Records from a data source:
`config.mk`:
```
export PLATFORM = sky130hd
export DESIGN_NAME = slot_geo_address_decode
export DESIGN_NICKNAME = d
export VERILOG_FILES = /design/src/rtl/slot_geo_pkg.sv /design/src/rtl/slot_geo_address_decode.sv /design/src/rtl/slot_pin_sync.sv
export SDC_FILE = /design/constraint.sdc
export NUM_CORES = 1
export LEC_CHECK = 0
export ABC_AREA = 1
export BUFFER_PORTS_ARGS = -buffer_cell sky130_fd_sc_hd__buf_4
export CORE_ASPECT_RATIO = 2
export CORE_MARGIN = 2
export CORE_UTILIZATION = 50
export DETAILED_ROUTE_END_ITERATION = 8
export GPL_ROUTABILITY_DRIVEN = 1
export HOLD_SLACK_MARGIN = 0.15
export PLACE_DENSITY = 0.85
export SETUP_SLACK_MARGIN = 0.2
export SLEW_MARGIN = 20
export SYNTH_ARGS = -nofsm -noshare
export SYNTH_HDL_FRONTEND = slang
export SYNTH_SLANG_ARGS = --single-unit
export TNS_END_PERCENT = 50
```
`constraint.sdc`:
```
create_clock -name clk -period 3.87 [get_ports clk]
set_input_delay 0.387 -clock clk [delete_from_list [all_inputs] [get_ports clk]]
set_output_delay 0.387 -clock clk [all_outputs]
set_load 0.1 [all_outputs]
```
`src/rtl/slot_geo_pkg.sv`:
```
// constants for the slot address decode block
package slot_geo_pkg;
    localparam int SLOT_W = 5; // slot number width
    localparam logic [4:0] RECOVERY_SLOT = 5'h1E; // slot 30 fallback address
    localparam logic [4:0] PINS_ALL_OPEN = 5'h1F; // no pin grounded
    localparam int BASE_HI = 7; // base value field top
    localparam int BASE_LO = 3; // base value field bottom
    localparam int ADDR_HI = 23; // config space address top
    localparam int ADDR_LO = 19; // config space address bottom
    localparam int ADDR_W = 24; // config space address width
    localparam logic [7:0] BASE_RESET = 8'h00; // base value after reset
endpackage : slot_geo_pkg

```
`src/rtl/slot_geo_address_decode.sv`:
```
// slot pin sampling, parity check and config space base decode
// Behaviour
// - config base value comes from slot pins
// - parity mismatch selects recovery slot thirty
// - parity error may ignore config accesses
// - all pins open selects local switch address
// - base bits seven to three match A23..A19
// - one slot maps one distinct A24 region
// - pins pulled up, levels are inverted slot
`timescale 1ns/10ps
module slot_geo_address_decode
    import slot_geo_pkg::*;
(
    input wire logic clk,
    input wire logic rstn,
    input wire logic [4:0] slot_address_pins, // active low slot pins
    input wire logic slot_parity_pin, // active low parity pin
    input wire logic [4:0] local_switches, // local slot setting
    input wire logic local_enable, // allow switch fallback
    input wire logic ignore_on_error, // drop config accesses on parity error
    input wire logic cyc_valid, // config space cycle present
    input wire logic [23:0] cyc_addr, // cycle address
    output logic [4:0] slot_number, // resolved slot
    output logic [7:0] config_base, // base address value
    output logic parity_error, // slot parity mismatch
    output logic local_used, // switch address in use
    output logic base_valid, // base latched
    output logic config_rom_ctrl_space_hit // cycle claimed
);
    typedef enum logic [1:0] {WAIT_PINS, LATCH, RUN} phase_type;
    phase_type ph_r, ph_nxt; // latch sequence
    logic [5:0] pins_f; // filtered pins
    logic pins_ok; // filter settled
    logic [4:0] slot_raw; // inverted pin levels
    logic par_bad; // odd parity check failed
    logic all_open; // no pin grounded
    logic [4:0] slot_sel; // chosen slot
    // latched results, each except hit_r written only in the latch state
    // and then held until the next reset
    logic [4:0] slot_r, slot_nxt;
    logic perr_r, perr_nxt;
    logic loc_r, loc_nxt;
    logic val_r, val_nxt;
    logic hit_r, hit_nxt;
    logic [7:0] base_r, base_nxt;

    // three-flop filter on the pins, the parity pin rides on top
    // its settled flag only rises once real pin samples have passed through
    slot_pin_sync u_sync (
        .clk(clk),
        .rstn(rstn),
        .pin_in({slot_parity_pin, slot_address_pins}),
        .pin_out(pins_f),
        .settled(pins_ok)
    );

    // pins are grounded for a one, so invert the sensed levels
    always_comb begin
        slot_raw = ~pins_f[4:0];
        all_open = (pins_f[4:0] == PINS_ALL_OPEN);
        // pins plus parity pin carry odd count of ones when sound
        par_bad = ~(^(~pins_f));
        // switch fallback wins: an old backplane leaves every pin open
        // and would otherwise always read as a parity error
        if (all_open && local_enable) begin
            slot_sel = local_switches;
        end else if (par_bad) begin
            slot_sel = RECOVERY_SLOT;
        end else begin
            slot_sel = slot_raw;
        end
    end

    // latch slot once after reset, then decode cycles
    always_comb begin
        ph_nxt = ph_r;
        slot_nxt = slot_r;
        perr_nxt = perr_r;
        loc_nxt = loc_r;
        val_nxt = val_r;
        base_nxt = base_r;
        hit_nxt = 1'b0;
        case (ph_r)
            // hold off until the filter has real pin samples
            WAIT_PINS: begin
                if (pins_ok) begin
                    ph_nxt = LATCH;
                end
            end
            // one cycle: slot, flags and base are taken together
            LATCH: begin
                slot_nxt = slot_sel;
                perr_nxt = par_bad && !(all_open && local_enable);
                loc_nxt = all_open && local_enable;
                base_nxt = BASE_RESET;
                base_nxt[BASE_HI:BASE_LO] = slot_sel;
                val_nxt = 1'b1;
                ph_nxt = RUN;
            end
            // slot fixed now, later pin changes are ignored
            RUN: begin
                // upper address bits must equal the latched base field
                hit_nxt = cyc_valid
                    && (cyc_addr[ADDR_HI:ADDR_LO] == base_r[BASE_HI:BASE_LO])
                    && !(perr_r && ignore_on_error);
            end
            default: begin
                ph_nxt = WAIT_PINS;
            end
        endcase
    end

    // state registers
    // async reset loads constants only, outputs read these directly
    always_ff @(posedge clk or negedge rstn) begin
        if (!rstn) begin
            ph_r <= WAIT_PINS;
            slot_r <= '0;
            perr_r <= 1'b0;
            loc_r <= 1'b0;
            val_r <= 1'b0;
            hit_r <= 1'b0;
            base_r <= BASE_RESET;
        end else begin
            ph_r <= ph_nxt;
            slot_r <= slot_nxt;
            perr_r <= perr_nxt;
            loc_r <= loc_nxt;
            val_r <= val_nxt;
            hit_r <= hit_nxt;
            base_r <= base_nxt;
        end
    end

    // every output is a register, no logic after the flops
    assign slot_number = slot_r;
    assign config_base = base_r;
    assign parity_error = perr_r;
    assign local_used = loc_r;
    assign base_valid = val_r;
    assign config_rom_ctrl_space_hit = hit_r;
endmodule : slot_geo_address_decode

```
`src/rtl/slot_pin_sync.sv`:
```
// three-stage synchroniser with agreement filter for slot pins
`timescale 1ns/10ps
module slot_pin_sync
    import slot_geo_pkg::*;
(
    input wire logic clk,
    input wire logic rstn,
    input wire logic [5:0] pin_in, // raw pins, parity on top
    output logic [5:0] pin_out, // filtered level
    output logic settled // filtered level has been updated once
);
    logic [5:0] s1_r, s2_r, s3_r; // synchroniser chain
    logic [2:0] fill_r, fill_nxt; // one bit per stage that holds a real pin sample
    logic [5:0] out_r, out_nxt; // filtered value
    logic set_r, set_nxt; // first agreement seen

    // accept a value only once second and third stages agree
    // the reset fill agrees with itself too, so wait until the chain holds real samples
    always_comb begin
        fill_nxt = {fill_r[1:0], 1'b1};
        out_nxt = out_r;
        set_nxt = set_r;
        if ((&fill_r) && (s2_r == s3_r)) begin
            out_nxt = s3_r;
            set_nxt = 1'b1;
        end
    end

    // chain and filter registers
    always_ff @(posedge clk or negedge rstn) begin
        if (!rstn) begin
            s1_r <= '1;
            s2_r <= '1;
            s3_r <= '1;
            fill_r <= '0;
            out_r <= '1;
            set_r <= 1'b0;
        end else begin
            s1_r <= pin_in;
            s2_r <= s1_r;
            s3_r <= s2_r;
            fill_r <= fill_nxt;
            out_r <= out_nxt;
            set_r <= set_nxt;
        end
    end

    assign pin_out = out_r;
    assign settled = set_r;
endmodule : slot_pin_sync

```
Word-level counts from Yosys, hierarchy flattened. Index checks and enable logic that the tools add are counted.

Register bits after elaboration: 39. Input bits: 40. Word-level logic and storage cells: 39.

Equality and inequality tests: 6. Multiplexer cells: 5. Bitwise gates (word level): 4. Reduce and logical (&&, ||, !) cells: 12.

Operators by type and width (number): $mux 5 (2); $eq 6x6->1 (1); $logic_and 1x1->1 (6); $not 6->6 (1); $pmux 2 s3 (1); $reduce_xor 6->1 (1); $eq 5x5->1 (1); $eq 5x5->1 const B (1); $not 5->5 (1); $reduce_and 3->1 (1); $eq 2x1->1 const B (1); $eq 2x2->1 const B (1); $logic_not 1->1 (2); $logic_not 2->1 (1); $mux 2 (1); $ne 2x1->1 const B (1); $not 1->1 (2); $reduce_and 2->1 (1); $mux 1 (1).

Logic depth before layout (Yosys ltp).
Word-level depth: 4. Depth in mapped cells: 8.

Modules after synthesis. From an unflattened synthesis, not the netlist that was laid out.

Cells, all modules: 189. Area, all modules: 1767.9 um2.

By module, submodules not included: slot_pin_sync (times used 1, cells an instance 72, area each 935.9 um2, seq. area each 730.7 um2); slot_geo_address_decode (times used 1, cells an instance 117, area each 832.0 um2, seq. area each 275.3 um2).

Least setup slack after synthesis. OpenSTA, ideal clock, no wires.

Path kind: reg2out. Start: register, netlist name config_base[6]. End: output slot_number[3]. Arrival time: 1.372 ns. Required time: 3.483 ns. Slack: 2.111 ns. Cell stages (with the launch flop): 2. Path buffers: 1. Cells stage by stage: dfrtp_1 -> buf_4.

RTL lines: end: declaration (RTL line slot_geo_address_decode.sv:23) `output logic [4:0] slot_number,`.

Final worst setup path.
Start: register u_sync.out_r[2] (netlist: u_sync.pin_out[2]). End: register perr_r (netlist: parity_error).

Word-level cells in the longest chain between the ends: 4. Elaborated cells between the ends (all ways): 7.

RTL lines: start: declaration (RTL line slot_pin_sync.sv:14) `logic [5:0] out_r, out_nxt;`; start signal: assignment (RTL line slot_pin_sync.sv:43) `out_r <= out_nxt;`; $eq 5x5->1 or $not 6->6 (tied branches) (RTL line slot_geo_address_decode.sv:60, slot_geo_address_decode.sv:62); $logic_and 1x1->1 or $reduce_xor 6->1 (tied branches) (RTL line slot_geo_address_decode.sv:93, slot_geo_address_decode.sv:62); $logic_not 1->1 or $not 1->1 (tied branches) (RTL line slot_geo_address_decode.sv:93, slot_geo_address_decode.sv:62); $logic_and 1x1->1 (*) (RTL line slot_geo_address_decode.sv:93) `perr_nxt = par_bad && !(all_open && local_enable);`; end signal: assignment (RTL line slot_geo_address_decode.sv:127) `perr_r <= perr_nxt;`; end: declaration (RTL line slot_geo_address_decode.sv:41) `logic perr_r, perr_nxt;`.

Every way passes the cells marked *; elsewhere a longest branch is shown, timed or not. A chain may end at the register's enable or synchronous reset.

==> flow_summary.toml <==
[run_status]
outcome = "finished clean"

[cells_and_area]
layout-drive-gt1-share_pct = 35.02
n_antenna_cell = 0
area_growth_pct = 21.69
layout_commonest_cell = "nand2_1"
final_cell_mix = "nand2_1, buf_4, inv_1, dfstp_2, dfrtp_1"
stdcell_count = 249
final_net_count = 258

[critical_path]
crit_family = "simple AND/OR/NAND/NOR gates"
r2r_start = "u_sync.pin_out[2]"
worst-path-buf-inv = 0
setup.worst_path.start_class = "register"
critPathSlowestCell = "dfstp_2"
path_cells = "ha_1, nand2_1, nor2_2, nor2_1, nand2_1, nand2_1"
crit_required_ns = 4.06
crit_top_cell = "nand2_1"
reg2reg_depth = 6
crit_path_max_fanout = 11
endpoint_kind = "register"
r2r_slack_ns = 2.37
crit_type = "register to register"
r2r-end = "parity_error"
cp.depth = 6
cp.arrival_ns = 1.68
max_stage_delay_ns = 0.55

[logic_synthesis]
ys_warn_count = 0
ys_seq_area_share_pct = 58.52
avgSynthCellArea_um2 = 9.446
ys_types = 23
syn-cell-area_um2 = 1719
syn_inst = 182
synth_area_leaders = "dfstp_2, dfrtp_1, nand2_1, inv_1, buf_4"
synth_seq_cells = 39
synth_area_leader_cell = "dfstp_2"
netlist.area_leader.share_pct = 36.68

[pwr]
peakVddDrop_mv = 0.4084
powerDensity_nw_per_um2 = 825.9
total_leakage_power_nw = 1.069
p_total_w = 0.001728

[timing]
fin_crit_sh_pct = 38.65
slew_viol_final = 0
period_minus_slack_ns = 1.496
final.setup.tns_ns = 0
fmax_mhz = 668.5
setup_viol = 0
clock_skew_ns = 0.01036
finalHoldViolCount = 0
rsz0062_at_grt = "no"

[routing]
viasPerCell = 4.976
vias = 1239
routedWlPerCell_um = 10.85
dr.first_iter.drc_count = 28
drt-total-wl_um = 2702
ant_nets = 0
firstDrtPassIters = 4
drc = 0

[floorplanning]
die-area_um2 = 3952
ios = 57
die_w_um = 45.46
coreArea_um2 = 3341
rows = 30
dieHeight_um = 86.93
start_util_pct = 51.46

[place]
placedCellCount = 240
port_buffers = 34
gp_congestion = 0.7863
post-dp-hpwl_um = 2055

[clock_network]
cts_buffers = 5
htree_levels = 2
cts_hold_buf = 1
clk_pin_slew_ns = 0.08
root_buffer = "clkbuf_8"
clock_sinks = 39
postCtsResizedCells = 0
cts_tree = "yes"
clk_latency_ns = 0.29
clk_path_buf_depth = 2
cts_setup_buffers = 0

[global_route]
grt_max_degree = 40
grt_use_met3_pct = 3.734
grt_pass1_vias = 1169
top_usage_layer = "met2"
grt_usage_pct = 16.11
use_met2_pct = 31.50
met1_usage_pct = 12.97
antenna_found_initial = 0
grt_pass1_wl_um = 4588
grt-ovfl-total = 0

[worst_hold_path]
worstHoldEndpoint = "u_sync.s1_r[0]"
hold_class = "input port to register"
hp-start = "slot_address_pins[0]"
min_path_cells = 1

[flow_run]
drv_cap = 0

--

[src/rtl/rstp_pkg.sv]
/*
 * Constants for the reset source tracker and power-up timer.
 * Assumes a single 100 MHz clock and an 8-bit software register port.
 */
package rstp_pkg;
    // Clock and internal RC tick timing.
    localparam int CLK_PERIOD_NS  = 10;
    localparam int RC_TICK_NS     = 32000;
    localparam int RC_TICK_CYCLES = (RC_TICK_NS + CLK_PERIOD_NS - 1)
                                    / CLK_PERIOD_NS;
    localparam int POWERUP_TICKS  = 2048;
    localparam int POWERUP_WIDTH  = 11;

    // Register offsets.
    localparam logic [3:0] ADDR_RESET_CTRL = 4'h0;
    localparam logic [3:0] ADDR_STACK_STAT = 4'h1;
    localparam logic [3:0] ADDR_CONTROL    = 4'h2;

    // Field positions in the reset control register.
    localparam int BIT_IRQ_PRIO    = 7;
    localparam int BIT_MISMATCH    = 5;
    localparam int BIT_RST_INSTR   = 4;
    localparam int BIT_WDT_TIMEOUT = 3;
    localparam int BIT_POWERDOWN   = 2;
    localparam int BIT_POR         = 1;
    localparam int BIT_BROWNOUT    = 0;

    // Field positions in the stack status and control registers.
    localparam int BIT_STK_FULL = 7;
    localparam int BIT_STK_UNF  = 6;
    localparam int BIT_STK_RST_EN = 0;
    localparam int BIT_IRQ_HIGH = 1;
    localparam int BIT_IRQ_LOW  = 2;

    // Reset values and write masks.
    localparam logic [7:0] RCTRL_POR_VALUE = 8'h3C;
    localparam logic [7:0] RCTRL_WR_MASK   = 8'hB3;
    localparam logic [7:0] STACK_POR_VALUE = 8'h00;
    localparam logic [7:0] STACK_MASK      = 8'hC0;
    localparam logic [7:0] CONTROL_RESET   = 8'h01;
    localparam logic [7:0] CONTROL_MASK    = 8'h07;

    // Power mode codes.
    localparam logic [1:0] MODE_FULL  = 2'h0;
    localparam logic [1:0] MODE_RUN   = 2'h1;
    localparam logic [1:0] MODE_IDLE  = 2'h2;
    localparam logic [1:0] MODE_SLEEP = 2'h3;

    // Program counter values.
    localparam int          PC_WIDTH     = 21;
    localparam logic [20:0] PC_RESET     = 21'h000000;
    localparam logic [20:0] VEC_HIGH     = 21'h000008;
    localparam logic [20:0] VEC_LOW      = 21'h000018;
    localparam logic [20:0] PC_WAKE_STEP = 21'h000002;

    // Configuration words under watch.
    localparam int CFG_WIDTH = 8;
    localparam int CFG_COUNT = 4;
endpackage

**EXERCISE REQUIREMENTS**: From the data above, return every line from the line that has "[floorplanning]" up to and including the line that has "grt_pass1_wl_um = 4588", exactly.

**RESULT**:
[floorplanning]
die-area_um2 = 3952
ios = 57
die_w_um = 45.46
coreArea_um2 = 3341
rows = 30
dieHeight_um = 86.93
start_util_pct = 51.46

[place]
placedCellCount = 240
port_buffers = 34
gp_congestion = 0.7863
post-dp-hpwl_um = 2055

[clock_network]
cts_buffers = 5
htree_levels = 2
cts_hold_buf = 1
clk_pin_slew_ns = 0.08
root_buffer = "clkbuf_8"
clock_sinks = 39
postCtsResizedCells = 0
cts_tree = "yes"
clk_latency_ns = 0.29
clk_path_buf_depth = 2
cts_setup_buffers = 0

[global_route]
grt_max_degree = 40
grt_use_met3_pct = 3.734
grt_pass1_vias = 1169
top_usage_layer = "met2"
grt_usage_pct = 16.11
use_met2_pct = 31.50
met1_usage_pct = 12.97
antenna_found_initial = 0
grt_pass1_wl_um = 4588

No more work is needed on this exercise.